General memory-efficient solution
Here is a much more memory - efficient function:
Clear[readTable];
readTable[file_String?FileExistsQ, chunkSize_: 100] :=
Module[{str, stream, dataChunk, result , linkedList, add},
SetAttributes[linkedList, HoldAllComplete];
add[ll_, value_] := linkedList[ll, value];
stream = StringToStream[Import[file, "String"]];
Internal`WithLocalSettings[
Null,
(* main code *)
result = linkedList[];
While[dataChunk =!= {},
dataChunk =
ImportString[
StringJoin[Riffle[ReadList[stream, "String", chunkSize], "\n"]],
"Table"];
result = add[result, dataChunk];
];
result = Flatten[result, Infinity, linkedList],
(* clean-up *)
Close[stream]
];
Join @@ result]
Here I confront it with the standard Import
, for your file:
In[3]:= used = MaxMemoryUsed[]
Out[3]= 18009752
In[4]:=
tt = readTable["C:\\Users\\Archie\\Downloads\\ExampleFile\\ExampleFile.txt"];//Timing
Out[4]= {34.367,Null}
In[5]:= used = MaxMemoryUsed[]-used
Out[5]= 228975672
In[6]:=
t = Import["C:\\Users\\Archie\\Downloads\\ExampleFile\\ExampleFile.txt","Table"];//Timing
Out[6]= {25.615,Null}
In[7]:= used = MaxMemoryUsed[]-used
Out[7]= 2187743192
In[8]:= tt===t
Out[8]= True
You can see that my code is about 10 times more memory-efficient than Import
, while being not much slower. You can control the memory consumption by adjusting the chunkSize
parameter. Your resulting table occupies about 150 - 200 MB of RAM.
EDIT
Getting yet more efficient for sparse tables
I want to illustrate how one can make this function yet 2-3 times more memory-efficient during the import, plus another order of magnitude more memory-efficient in terms of final memory occupied by your table, using SparseArray
-s. The degree to which we get memory efficiency gains depends much on how sparse is your table. In your example, the table is very sparse.

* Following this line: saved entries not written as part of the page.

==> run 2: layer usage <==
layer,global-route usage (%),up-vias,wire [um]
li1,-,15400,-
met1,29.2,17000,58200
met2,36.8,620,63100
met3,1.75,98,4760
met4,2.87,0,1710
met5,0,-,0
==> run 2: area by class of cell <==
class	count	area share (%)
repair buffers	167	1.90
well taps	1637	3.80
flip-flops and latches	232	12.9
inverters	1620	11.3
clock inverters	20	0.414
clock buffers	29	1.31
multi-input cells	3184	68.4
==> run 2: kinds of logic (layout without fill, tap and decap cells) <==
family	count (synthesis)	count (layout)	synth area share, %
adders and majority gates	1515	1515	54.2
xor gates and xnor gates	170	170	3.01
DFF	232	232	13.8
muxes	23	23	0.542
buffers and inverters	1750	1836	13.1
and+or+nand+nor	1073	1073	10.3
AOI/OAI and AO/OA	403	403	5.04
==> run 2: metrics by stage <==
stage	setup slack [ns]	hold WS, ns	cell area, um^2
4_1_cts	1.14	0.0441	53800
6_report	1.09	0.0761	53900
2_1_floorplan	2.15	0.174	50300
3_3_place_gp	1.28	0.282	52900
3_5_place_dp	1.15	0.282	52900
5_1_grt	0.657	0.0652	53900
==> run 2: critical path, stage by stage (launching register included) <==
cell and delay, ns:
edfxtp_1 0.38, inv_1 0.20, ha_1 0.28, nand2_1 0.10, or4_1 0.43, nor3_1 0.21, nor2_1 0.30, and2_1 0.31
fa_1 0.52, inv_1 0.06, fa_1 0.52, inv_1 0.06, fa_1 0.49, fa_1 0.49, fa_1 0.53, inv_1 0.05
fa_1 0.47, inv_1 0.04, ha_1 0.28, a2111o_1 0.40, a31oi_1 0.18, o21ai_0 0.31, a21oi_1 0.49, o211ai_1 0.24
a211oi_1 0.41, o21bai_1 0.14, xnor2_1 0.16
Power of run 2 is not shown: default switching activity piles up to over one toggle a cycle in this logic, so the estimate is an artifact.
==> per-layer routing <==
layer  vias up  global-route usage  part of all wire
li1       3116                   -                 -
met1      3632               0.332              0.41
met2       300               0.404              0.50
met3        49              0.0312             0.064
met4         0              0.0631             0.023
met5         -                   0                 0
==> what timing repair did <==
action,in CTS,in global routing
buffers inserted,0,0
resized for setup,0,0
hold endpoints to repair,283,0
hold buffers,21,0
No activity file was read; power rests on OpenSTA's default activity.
## config.mk

```make
export PLATFORM = sky130hd
export DESIGN_NAME = integer_square_root_unit_flat
export DESIGN_NICKNAME = d
export VERILOG_FILES = /design/src/hdl/isr_pkg.sv /design/src/hdl/isr_in_if.sv /design/src/hdl/isr_out_if.sv /design/src/hdl/isr_datapath.sv /design/src/hdl/isr_ctrl.sv /design/src/hdl/integer_square_root_unit.sv /design/src/flat_wrapper.sv
export SDC_FILE = /design/constraint.sdc
export NUM_CORES = 2
export LEC_CHECK = 0
export BUFFER_PORTS_ARGS = -buffer_cell sky130_fd_sc_hd__buf_2
export CAP_MARGIN = 15
export CELL_PAD_IN_SITES_DETAIL_PLACEMENT = 0
export CELL_PAD_IN_SITES_GLOBAL_PLACEMENT = 1
export CORE_ASPECT_RATIO = 0.9
export CORE_MARGIN = 5
export CORE_UTILIZATION = 47
export CTS_CLUSTER_DIAMETER = 80
export DETAILED_ROUTE_END_ITERATION = 6
export PLACE_DENSITY = 0.85
export SKIP_LAST_GASP = 1
export SLEW_MARGIN = 25
export SYNTH_ARGS = -nofsm -noshare
export SYNTH_HDL_FRONTEND = slang
export SYNTH_SLANG_ARGS = --single-unit
```

## constraint.sdc

```tcl
create_clock -name clk -period 8.4 [get_ports clk]
set_clock_uncertainty 0.1 [all_clocks]
set_input_delay 1.68 -clock clk [delete_from_list [all_inputs] [get_ports clk]]
set_output_delay 1.68 -clock clk [all_outputs]
set_load 0.02 [all_outputs]
```
===== config.mk =====
export PLATFORM = sky130hd
export DESIGN_NAME = tcv_mul
export DESIGN_NICKNAME = d
export VERILOG_FILES = /design/src/rtl/tcv_pkg.sv /design/src/rtl/tcv_mul.sv
export SDC_FILE = /design/constraint.sdc
export NUM_CORES = 2
export LEC_CHECK = 0
export ABC_CLOCK_PERIOD_IN_PS = 19600
export BUFFER_PORTS_ARGS = -buffer_cell sky130_fd_sc_hd__buf_2
export CAP_MARGIN = 20
export CELL_PAD_IN_SITES_DETAIL_PLACEMENT = 0
export CELL_PAD_IN_SITES_GLOBAL_PLACEMENT = 2
export CORE_MARGIN = 4
export CORE_UTILIZATION = 45
export DETAILED_ROUTE_END_ITERATION = 16
export GPL_ROUTABILITY_DRIVEN = 0
export HOLD_SLACK_MARGIN = 0.12
export PLACE_DENSITY_LB_ADDON = 0.1
export SLEW_MARGIN = 15
export SYNTH_ARGS = -nofsm -noshare
export SYNTH_HDL_FRONTEND = slang
export SYNTH_SLANG_ARGS = --single-unit

===== constraint.sdc =====
create_clock -name clk -period 19.6 [get_ports clk]
set_clock_uncertainty 0.2 [all_clocks]
set_input_delay 3.92 -clock clk [delete_from_list [all_inputs] [get_ports clk]]
set_output_delay 3.92 -clock clk [all_outputs]
set_load 0.02 [all_outputs]
$ cat config.mk
export PLATFORM = sky130hd
export DESIGN_NAME = double_ended_queue
export DESIGN_NICKNAME = d
export VERILOG_FILES = /design/src/dq_pkg.sv /design/src/dq_front.sv /design/src/dq_cmd_fifo.sv /design/src/dq_back.sv /design/src/double_ended_queue.sv
export SDC_FILE = /design/constraint.sdc
export NUM_CORES = 1
export LEC_CHECK = 0
export ABC_AREA = 1
export ABC_CLOCK_PERIOD_IN_PS = 7600
export BUFFER_PORTS_ARGS = -buffer_cell sky130_fd_sc_hd__buf_2
export CAP_MARGIN = 20
export CELL_PAD_IN_SITES_DETAIL_PLACEMENT = 0
export CELL_PAD_IN_SITES_GLOBAL_PLACEMENT = 1
export CORE_UTILIZATION = 54
export DETAILED_ROUTE_END_ITERATION = 10
export PLACE_DENSITY_LB_ADDON = 0.1
export SLEW_MARGIN = 30
export SYNTH_ARGS = -nofsm -noshare
export SYNTH_HDL_FRONTEND = slang
export SYNTH_HIERARCHICAL = 1
export SYNTH_SLANG_ARGS = --single-unit
export TNS_END_PERCENT = 5
$ cat constraint.sdc
create_clock -name clk -period 7.6 [get_ports clk]
set_input_delay 0.76 -clock clk [delete_from_list [all_inputs] [get_ports clk]]
set_output_delay 0.76 -clock clk [all_outputs]
set_load 0.03 [all_outputs]
$ cat src/dq_pkg.sv
// Shared types and constants for the double-ended queue.
package dq_pkg;

    // Default number of slots in the element store
    localparam int DQ_CAPACITY = 16;

    // Depth of the command queue between front end and back end
    localparam int CMD_FIFO_DEPTH = 2;

    localparam int VALUE_W = 32;

    // Request codes as they arrive on the request channel
    localparam logic [2:0] REQ_PUSH_FRONT = 3'd0;
    localparam logic [2:0] REQ_PUSH_REAR  = 3'd1;
    localparam logic [2:0] REQ_POP_FRONT  = 3'd2;
    localparam logic [2:0] REQ_POP_REAR   = 3'd3;
    localparam logic [2:0] REQ_LIST       = 3'd4;

    // Decoded operation carried to the back end
    typedef enum logic [2:0] {
        OP_PUSH_FRONT,
        OP_PUSH_REAR,
        OP_POP_FRONT,
        OP_POP_REAR,
        OP_LIST
    } op_t;

    // Result status codes
    typedef enum logic [1:0] {
        ST_OK,
        ST_EMPTY,
        ST_FULL
    } status_t;

    // Back-end sequencer states
    typedef enum logic [1:0] {
        BK_IDLE,
        BK_POP,
        BK_LIST
    } bk_state_t;

    typedef struct packed {
        logic [2:0]                req_type;
        logic signed [VALUE_W-1:0] push_value;
    } req_t;

    typedef struct packed {
        status_t                   status;
        logic signed [VALUE_W-1:0] item_value;
        logic                      last_of_run;
    } rsp_t;

    typedef struct packed {
        op_t                       op;
        logic signed [VALUE_W-1:0] value;
    } cmd_t;

endpackage

$ cat src/dq_front.sv
// Request front end: accepts transactions, decodes them, drops unknown codes.
module dq_front (
    input  logic          clk,
    input  logic          rst_n,
    input  logic          req_valid,
    output logic          req_stall,
    input  dq_pkg::req_t  req,
    output logic          cmd_push,
    output dq_pkg::cmd_t  cmd,
    input  logic          cmd_full
);
    import dq_pkg::*;

    logic  front_valid_reg;
    logic  front_valid_next;
    cmd_t  front_cmd_reg;
    logic  known;
    op_t   dec_op;

    // Decode request code
    always_comb
    begin
        known  = 1'b1;
        dec_op = OP_LIST;
        case (req.req_type)
            REQ_PUSH_FRONT: dec_op = OP_PUSH_FRONT;
            REQ_PUSH_REAR:  dec_op = OP_PUSH_REAR;
            REQ_POP_FRONT:  dec_op = OP_POP_FRONT;
            REQ_POP_REAR:   dec_op = OP_POP_REAR;
            REQ_LIST:       dec_op = OP_LIST;
            default:        known  = 1'b0;
        endcase
    end

    // Holding register stalls only when it is full and the queue is full
    assign req_stall = front_valid_reg && cmd_full;
    assign cmd_push  = front_valid_reg && !cmd_full;
    assign cmd       = front_cmd_reg;

    always_comb
    begin
        front_valid_next = front_valid_reg;
        if (!req_stall)
        begin
            front_valid_next = req_valid && known;
        end
    end

    always_ff @(posedge clk or negedge rst_n)
    begin
        if (!rst_n)
        begin
            front_valid_reg <= 1'b0;
        end
        else
        begin
            front_valid_reg <= front_valid_next;
        end
    end

    // Payload capture, no reset needed
    always_ff @(posedge clk)
    begin
        if (req_valid && !req_stall)
        begin
            front_cmd_reg.op    <= dec_op;
            front_cmd_reg.value <= req.push_value;
        end
    end

endmodule

$ cat src/dq_cmd_fifo.sv
// Short command queue between the front end and the back end.
module dq_cmd_fifo (
    input  logic          clk,
    input  logic          rst_n,
    input  logic          push,
    input  dq_pkg::cmd_t  push_cmd,
    output logic          full,
    input  logic          pop,
    output logic          not_empty,
    output dq_pkg::cmd_t  head
);
    import dq_pkg::*;

    localparam int PTR_W = (CMD_FIFO_DEPTH > 1) ? $clog2(CMD_FIFO_DEPTH) : 1;
    localparam int CNT_W = $clog2(CMD_FIFO_DEPTH + 1);

    cmd_t             entry_reg [CMD_FIFO_DEPTH];
    logic [PTR_W-1:0] wr_ptr_reg;
    logic [PTR_W-1:0] wr_ptr_next;
    logic [PTR_W-1:0] rd_ptr_reg;
    logic [PTR_W-1:0] rd_ptr_next;
    logic [CNT_W-1:0] fill_reg;
    logic [CNT_W-1:0] fill_next;
    logic             do_push;
    logic             do_pop;

    assign full      = (fill_reg == CNT_W'(CMD_FIFO_DEPTH));
    assign not_empty = (fill_reg != '0);
    assign head      = entry_reg[rd_ptr_reg];
    assign do_push   = push && !full;
    assign do_pop    = pop && not_empty;

    // Pointer and fill updates
    always_comb
    begin
        wr_ptr_next = wr_ptr_reg;
        rd_ptr_next = rd_ptr_reg;
        fill_next   = fill_reg;
        if (do_push)
        begin
            wr_ptr_next = (wr_ptr_reg == PTR_W'(CMD_FIFO_DEPTH - 1)) ? '0
                                                                    : wr_ptr_reg + 1'b1;
        end
        if (do_pop)
        begin
            rd_ptr_next = (rd_ptr_reg == PTR_W'(CMD_FIFO_DEPTH - 1)) ? '0
                                                                    : rd_ptr_reg + 1'b1;
        end
        if (do_push && !do_pop)
        begin
            fill_next = fill_reg + 1'b1;
        end
        else if (do_pop && !do_push)
        begin
            fill_next = fill_reg - 1'b1;
        end
    end

    always_ff @(posedge clk or negedge rst_n)
    begin
        if (!rst_n)
        begin
            wr_ptr_reg <= '0;
            rd_ptr_reg <= '0;
            fill_reg   <= '0;
        end
        else
        begin
            wr_ptr_reg <= wr_ptr_next;
            rd_ptr_reg <= rd_ptr_next;
            fill_reg   <= fill_next;
        end
    end

    // Entry storage
    always_ff @(posedge clk)
    begin
        if (do_push)
        begin
            entry_reg[wr_ptr_reg] <= push_cmd;
        end
    end

endmodule

$ cat src/dq_back.sv
// Back end: element store, front index and count, result sequencing.
module dq_back #(
    parameter int CAPACITY = dq_pkg::DQ_CAPACITY
) (
    input  logic          clk,
    input  logic          rst_n,
    input  logic          cmd_valid,
    input  dq_pkg::cmd_t  cmd,
    output logic          cmd_pop,
    output logic          rsp_valid,
    input  logic          rsp_stall,
    output dq_pkg::rsp_t  rsp
);
    import dq_pkg::*;

    localparam int IDX_W = $clog2(CAPACITY);
    localparam int CNT_W = $clog2(CAPACITY + 1);
    localparam int SUM_W = IDX_W + 1;

    // Slot store
    logic [VALUE_W-1:0] mem [CAPACITY];
    logic [VALUE_W-1:0] rd_data_reg;

    bk_state_t          state_reg;
    bk_state_t          state_next;
    logic [IDX_W-1:0]   front_reg;
    logic [IDX_W-1:0]   front_next;
    logic [CNT_W-1:0]   count_reg;
    logic [CNT_W-1:0]   count_next;
    logic [IDX_W-1:0]   walk_reg;
    logic [IDX_W-1:0]   walk_next;
    logic               out_valid_reg;
    rsp_t               out_data_reg;
    rsp_t               out_data_next;
    logic               out_load;
    logic               out_free;

    logic               wr_en;
    logic [IDX_W-1:0]   wr_addr;
    logic               rd_en;
    logic [IDX_W-1:0]   rd_addr;

    logic               is_full;
    logic               is_empty;
    logic [SUM_W-1:0]   front_ext;
    logic [SUM_W-1:0]   count_ext;
    logic [IDX_W-1:0]   front_dec;
    logic [IDX_W-1:0]   front_inc;
    logic [IDX_W-1:0]   rear_slot;
    logic [IDX_W-1:0]   last_slot;
    logic [IDX_W-1:0]   walk_slot;
    logic               walk_last;
    logic               is_push;

    // Fold a sum below twice the capacity back into the slot range
    function automatic logic [IDX_W-1:0] wrap_slot(input logic [SUM_W-1:0] pos);
        logic [SUM_W-1:0] cap_w;
        cap_w = SUM_W'(CAPACITY);
        return (pos >= cap_w) ? IDX_W'(pos - cap_w) : IDX_W'(pos);
    endfunction

    // Slot arithmetic
    assign is_full   = (count_reg == CNT_W'(CAPACITY));
    assign is_empty  = (count_reg == '0);
    assign front_ext = SUM_W'(front_reg);
    assign count_ext = SUM_W'(count_reg);
    assign front_dec = (front_reg == '0) ? IDX_W'(CAPACITY - 1) : front_reg - 1'b1;
    assign front_inc = wrap_slot(front_ext + 1'b1);
    assign rear_slot = wrap_slot(front_ext + count_ext);
    assign last_slot = wrap_slot(front_ext + count_ext - 1'b1);
    assign walk_slot = wrap_slot(front_ext + SUM_W'(walk_reg) + 1'b1);
    assign walk_last = ((CNT_W'(walk_reg) + 1'b1) == count_reg);
    assign is_push   = (cmd.op == OP_PUSH_FRONT) || (cmd.op == OP_PUSH_REAR);

    assign out_free  = !out_valid_reg || !rsp_stall;
    assign rsp_valid = out_valid_reg;
    assign rsp       = out_data_reg;

    // Next state
    always_comb
    begin
        state_next = state_reg;
        case (state_reg)
            BK_IDLE:
            begin
                if (cmd_valid && out_free && !is_empty)
                begin
                    if ((cmd.op == OP_POP_FRONT) || (cmd.op == OP_POP_REAR))
                    begin
                        state_next = BK_POP;
                    end
                    else if (cmd.op == OP_LIST)
                    begin
                        state_next = BK_LIST;
                    end
                end
            end
            BK_POP:
            begin
                if (out_free)
                begin
                    state_next = BK_IDLE;
                end
            end
            BK_LIST:
            begin
                if (out_free && walk_last)
                begin
                    state_next = BK_IDLE;
                end
            end
            default: state_next = BK_IDLE;
        endcase
    end

    // Datapath control and result formation
    always_comb
    begin
        cmd_pop       = 1'b0;
        wr_en         = 1'b0;
        wr_addr       = front_reg;
        rd_en         = 1'b0;
        rd_addr       = front_reg;
        front_next    = front_reg;
        count_next    = count_reg;
        walk_next     = walk_reg;
        out_load      = 1'b0;
        out_data_next.status      = ST_OK;
        out_data_next.item_value  = '0;
        out_data_next.last_of_run = 1'b1;
        case (state_reg)
            BK_IDLE:
            begin
                if (cmd_valid && out_free)
                begin
                    cmd_pop = 1'b1;
                    case (cmd.op)
                        OP_PUSH_FRONT, OP_PUSH_REAR:
                        begin
                            out_load                 = 1'b1;
                            out_data_next.item_value = cmd.value;
                            if (is_full)
                            begin
                                out_data_next.status = ST_FULL;
                            end
                            else
                            begin
                                wr_en      = 1'b1;
                                count_next = count_reg + 1'b1;
                                if (cmd.op == OP_PUSH_FRONT)
                                begin
                                    wr_addr    = front_dec;
                                    front_next = front_dec;
                                end
                                else
                                begin
                                    wr_addr = rear_slot;
                                end
                            end
                        end
                        OP_POP_FRONT, OP_POP_REAR:
                        begin
                            if (is_empty)
                            begin
                                out_load             = 1'b1;
                                out_data_next.status = ST_EMPTY;
                            end
                            else
                            begin
                                rd_en      = 1'b1;
                                count_next = count_reg - 1'b1;
                                if (cmd.op == OP_POP_FRONT)
                                begin
                                    rd_addr    = front_reg;
                                    front_next = front_inc;
                                end
                                else
                                begin
                                    rd_addr = last_slot;
                                end
                            end
                        end
                        OP_LIST:
                        begin
                            if (is_empty)
                            begin
                                out_load             = 1'b1;
                                out_data_next.status = ST_EMPTY;
                            end
                            else
                            begin
                                rd_en     = 1'b1;
                                rd_addr   = front_reg;
                                walk_next = '0;
                            end
                        end
                        default: cmd_pop = 1'b1;
                    endcase
                end
            end
            BK_POP:
            begin
                if (out_free)
                begin
                    out_load                 = 1'b1;
                    out_data_next.item_value = rd_data_reg;
                end
            end
            BK_LIST:
            begin
                if (out_free)
                begin
                    out_load                  = 1'b1;
                    out_data_next.item_value  = rd_data_reg;
                    out_data_next.last_of_run = walk_last;
                    if (!walk_last)
                    begin
                        rd_en     = 1'b1;
                        rd_addr   = walk_slot;
                        walk_next = walk_reg + 1'b1;
                    end
                end
            end
            default: cmd_pop = 1'b0;
        endcase
    end

    // Control registers
    always_ff @(posedge clk or negedge rst_n)
    begin
        if (!rst_n)
        begin
            state_reg     <= BK_IDLE;
            front_reg     <= '0;
            count_reg     <= '0;
            walk_reg      <= '0;
            out_valid_reg <= 1'b0;
        end
        else
        begin
            state_reg <= state_next;
            front_reg <= front_next;
            count_reg <= count_next;
            walk_reg  <= walk_next;
            if (out_load)
            begin
                out_valid_reg <= 1'b1;
            end
            else if (!rsp_stall)
            begin
                out_valid_reg <= 1'b0;
            end
        end
    end

    // Result payload register
    always_ff @(posedge clk)
    begin
        if (out_load)
        begin
            out_data_reg <= out_data_next;
        end
    end

    // Store: one write port, one registered read port
    always_ff @(posedge clk)
    begin
        if (wr_en)
        begin
            mem[wr_addr] <= cmd.value;
        end
        if (rd_en)
        begin
            rd_data_reg <= mem[rd_addr];
        end
    end

    // Checks
    a_count_bound: assert property (@(posedge clk) disable iff (!rst_n)
        count_reg <= CNT_W'(CAPACITY))
        else $error("entry count above capacity");

    a_walk_bound: assert property (@(posedge clk) disable iff (!rst_n)
        (state_reg == BK_LIST) |-> (CNT_W'(walk_reg) < count_reg))
        else $error("listing walk past held entries");

    a_full_flag: assert property (@(posedge clk) disable iff (!rst_n)
        (out_load && (out_data_next.status == ST_FULL)) |-> is_full)
        else $error("full status without a full store");

    a_push_count: assert property (@(posedge clk) disable iff (!rst_n)
        ((state_reg == BK_IDLE) && cmd_pop && is_push && !is_full)
        |=> (count_reg == $past(count_reg) + 1'b1))
        else $error("accepted push did not grow the count");

endmodule

$ cat src/double_ended_queue.sv
// Top level of the bounded double-ended queue.
// A bounded deque of signed 32-bit values held in a circular store of CAPACITY
// slots. Requests enter on the req channel and are decoded by a front end into a
// two-entry command queue; a back end executes them against the store and
// returns results on the rsp channel through an output register, so a waiting
// result never blocks request intake until the command queue fills. Unknown
// request codes are accepted and produce no result. In the back end, a push is
// answered straight from the command, a pop goes through a registered read of
// the store, and a listing returns one result per cycle after the first read
// while the rsp channel is not stalled; empty pops and empty listings are
// answered straight away. The store's single read port sets the listing rate.
// The store needs no clearing after reset: only counted entries are ever read.
module double_ended_queue #(
    parameter int CAPACITY = dq_pkg::DQ_CAPACITY
) (
    input  logic          clk,
    input  logic          rst_n,
    input  logic          req_valid,
    output logic          req_stall,
    input  dq_pkg::req_t  req,
    output logic          rsp_valid,
    input  logic          rsp_stall,
    output dq_pkg::rsp_t  rsp
);
    import dq_pkg::*;

    logic  fe_push;
    cmd_t  fe_cmd;
    logic  q_full;
    logic  q_not_empty;
    cmd_t  q_head;
    logic  be_pop;

    dq_front u_front (
        .clk       (clk),
        .rst_n     (rst_n),
        .req_valid (req_valid),
        .req_stall (req_stall),
        .req       (req),
        .cmd_push  (fe_push),
        .cmd       (fe_cmd),
        .cmd_full  (q_full)
    );

    dq_cmd_fifo u_cmd_fifo (
        .clk       (clk),
        .rst_n     (rst_n),
        .push      (fe_push),
        .push_cmd  (fe_cmd),
        .full      (q_full),
        .pop       (be_pop),
        .not_empty (q_not_empty),
        .head      (q_head)
    );

    dq_back #(
        .CAPACITY (CAPACITY)
    ) u_back (
        .clk       (clk),
        .rst_n     (rst_n),
        .cmd_valid (q_not_empty),
        .cmd       (q_head),
        .cmd_pop   (be_pop),
        .rsp_valid (rsp_valid),
        .rsp_stall (rsp_stall),
        .rsp       (rsp)
    );

endmodule
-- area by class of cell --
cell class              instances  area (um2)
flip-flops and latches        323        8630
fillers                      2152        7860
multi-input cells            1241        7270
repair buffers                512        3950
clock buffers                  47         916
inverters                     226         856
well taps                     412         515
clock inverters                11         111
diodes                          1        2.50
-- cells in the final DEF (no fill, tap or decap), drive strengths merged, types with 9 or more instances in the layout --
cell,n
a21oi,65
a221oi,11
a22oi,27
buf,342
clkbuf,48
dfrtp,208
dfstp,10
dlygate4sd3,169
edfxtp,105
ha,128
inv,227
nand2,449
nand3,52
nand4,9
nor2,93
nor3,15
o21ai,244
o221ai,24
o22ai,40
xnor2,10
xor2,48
==> src/ima_pkg.sv <==
package ima_pkg;

  localparam int Channels     = 7;
  localparam int MaxWindowDef = 32;
  localparam int SampleW      = 16;
  localparam int WinW         = 6;

  localparam logic [WinW-1:0] WinReset = 6'd8;

  typedef struct packed {
    logic signed [SampleW-1:0] accel_x;
    logic signed [SampleW-1:0] accel_y;
    logic signed [SampleW-1:0] accel_z;
    logic signed [SampleW-1:0] temperature;
    logic signed [SampleW-1:0] gyro_x;
    logic signed [SampleW-1:0] gyro_y;
    logic signed [SampleW-1:0] gyro_z;
  } ima_in_t;

  typedef struct packed {
    logic signed [SampleW-1:0] avg_accel_x;
    logic signed [SampleW-1:0] avg_accel_y;
    logic signed [SampleW-1:0] avg_accel_z;
    logic signed [SampleW-1:0] avg_temperature;
    logic signed [SampleW-1:0] avg_gyro_x;
    logic signed [SampleW-1:0] avg_gyro_y;
    logic signed [SampleW-1:0] avg_gyro_z;
  } ima_out_t;

  // Control strobes broadcast from the sequencer to every lane.
  typedef struct packed {
    logic wr_en;
    logic rd_en;
    logic acc_clr;
    logic div_start;
  } ima_lane_ctrl_t;

endpackage
$ cat src/design/ppdb_pkg.sv
// Shared types and constants for the ping-pong DMA buffer controller.
// Holds field widths, command and status codes, and the per-beat result record.
// No dependencies.
package ppdb_pkg;

  // Field widths of the stream beats
  localparam int CNT_W       = 15;
  localparam int OFF_W       = 14;
  localparam int STAT_W      = 3;
  localparam int CMD_W       = 2;
  localparam int IN_TDATA_W  = 16;
  localparam int OUT_TDATA_W = 72;

  // Default sizes handed to the top-level parameters
  localparam int unsigned DEF_BUFFER_BYTES = 16384;
  localparam int unsigned DEF_ALIGN_BYTES  = 64;

  typedef enum logic [CMD_W-1:0] {
    CMD_WRITE = 2'd0,
    CMD_FLUSH = 2'd1,
    CMD_DONE  = 2'd2,
    CMD_POLL  = 2'd3
  } cmd_t;

  typedef enum logic [STAT_W-1:0] {
    ST_OK       = 3'd0,
    ST_BUSY     = 3'd1,
    ST_EMPTY    = 3'd2,
    ST_NOROOM   = 3'd3,
    ST_XFER_ERR = 3'd4
  } status_t;

  // Result fields that leave the control stage; transfer_length is added later
  typedef struct packed {
    status_t           status;
    logic [CNT_W-1:0]  accepted_count;
    logic              copy_buffer;
    logic [OFF_W-1:0]  copy_offset;
    logic              start_transfer;
    logic              transfer_buffer;
    logic [CNT_W-1:0]  pad_start;
    logic              wr_ready;
  } res_t;

endpackage
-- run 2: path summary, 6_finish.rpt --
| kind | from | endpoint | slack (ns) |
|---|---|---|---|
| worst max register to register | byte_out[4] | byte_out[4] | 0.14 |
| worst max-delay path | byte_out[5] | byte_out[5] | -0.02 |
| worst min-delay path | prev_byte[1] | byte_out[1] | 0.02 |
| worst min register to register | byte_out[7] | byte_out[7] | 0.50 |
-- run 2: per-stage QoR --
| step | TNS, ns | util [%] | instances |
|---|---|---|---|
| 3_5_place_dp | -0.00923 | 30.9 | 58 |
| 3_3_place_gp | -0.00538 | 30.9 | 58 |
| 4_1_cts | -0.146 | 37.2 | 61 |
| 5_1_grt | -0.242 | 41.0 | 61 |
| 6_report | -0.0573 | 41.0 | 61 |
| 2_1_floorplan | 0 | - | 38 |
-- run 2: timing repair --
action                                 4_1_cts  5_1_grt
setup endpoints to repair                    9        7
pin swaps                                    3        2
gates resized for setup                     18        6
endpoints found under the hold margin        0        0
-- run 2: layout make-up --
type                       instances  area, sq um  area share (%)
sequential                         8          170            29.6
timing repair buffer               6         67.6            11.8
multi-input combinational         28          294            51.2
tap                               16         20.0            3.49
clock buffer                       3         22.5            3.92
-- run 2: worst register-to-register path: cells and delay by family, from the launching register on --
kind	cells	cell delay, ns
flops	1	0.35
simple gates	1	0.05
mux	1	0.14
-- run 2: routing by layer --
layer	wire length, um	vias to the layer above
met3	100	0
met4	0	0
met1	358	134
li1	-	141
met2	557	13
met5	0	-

The anatomy of sparse arrays
We start with a generally useful API for construction and deconstruction of SparseArray
objects:
ClearAll[spart, getIC, getJR, getSparseData, getDefaultElement, makeSparseArray];
HoldPattern[spart[SparseArray[s___], p_]] := {s}[[p]];
getIC[s_SparseArray] := spart[s, 4][[2, 1]];
getJR[s_SparseArray] := Flatten@spart[s, 4][[2, 2]];
getSparseData[s_SparseArray] := spart[s, 4][[3]];
getDefaultElement[s_SparseArray] := spart[s, 3];
makeSparseArray[dims : {_, _}, jc : {__Integer}, ir : {__Integer},
data_List, defElem_: 0] :=
SparseArray @@ {Automatic, dims, defElem, {1, {jc, List /@ ir}, data}};
Some brief comments are in order. Here is a sample sparse array:
In[15]:=
ToHeldExpression@ToString@FullForm[sp = SparseArray[{{0,0,1,0,2},{3,0,0,0,4},{0,5,0,6,7}}]]
Out[15]=
Hold[SparseArray[Automatic,{3,5},0,{1,{{0,2,4,7},{{3},{5},{1},{5},{2},{4},{5}}},
{1,2,3,4,5,6,7}}]]
(I used ToString
- ToHeldExpression
cycle to convert List[...]
etc in the FullForm
back to {...}
for the ease of reading). Here, {3,5}
are obviously dimensions. Next is 0
, the default element. Next is a nested list, which we can denote as {1,{ic,jr}, sparseData}
. Here, ic
gives a total number of nonzero elements as we add rows - so it is first 0, then 2 after first row, the second adds 2 more, and the last adds 3 more. The next list, jr
, gives positions of non-zero elements in all rows, so they are 3
and 5
for the first row, 1
and 5
for the second, and 2
, 4
and 5
for the last one. There is no confusion as to where which row starts and ends here, since this can be determined by the ic
list. Finally, we have the sparseData
, which is a list of the non-zero elements as read row by row from left to right (the ordering is the same as for the jr
list). This explains the internal format in which SparseArray
-s store their elements, and hopefully clarifies the role of the functions above.
The code
Clear[readSparseTable];
readSparseTable[file_String?FileExistsQ, chunkSize_: 100] :=
Module[{stream, dataChunk, start, ic = {}, jr = {}, sparseData = {},
getDataChunkCode, dims},
stream = StringToStream[Import[file, "String"]];
getDataChunkCode :=
If[# === {}, {}, SparseArray[#]] &@
ImportString[
StringJoin[Riffle[ReadList[stream, "String", chunkSize], "\n"]],
"Table"];
Internal`WithLocalSettings[
Null,
(* main code *)
start = getDataChunkCode;
ic = getIC[start];
jr = getJR[start];
sparseData = getSparseData[start];
dims = Dimensions[start];
While[True,
dataChunk = getDataChunkCode;
If[dataChunk === {}, Break[]];
ic = Join[ic, Rest@getIC[dataChunk] + Last@ic];
jr = Join[jr, getJR[dataChunk]];
sparseData = Join[sparseData, getSparseData[dataChunk]];
dims[[1]] += First[Dimensions[dataChunk]];
],
(* clean - up *)
Close[stream]
];
makeSparseArray[dims, ic, jr, sparseData]]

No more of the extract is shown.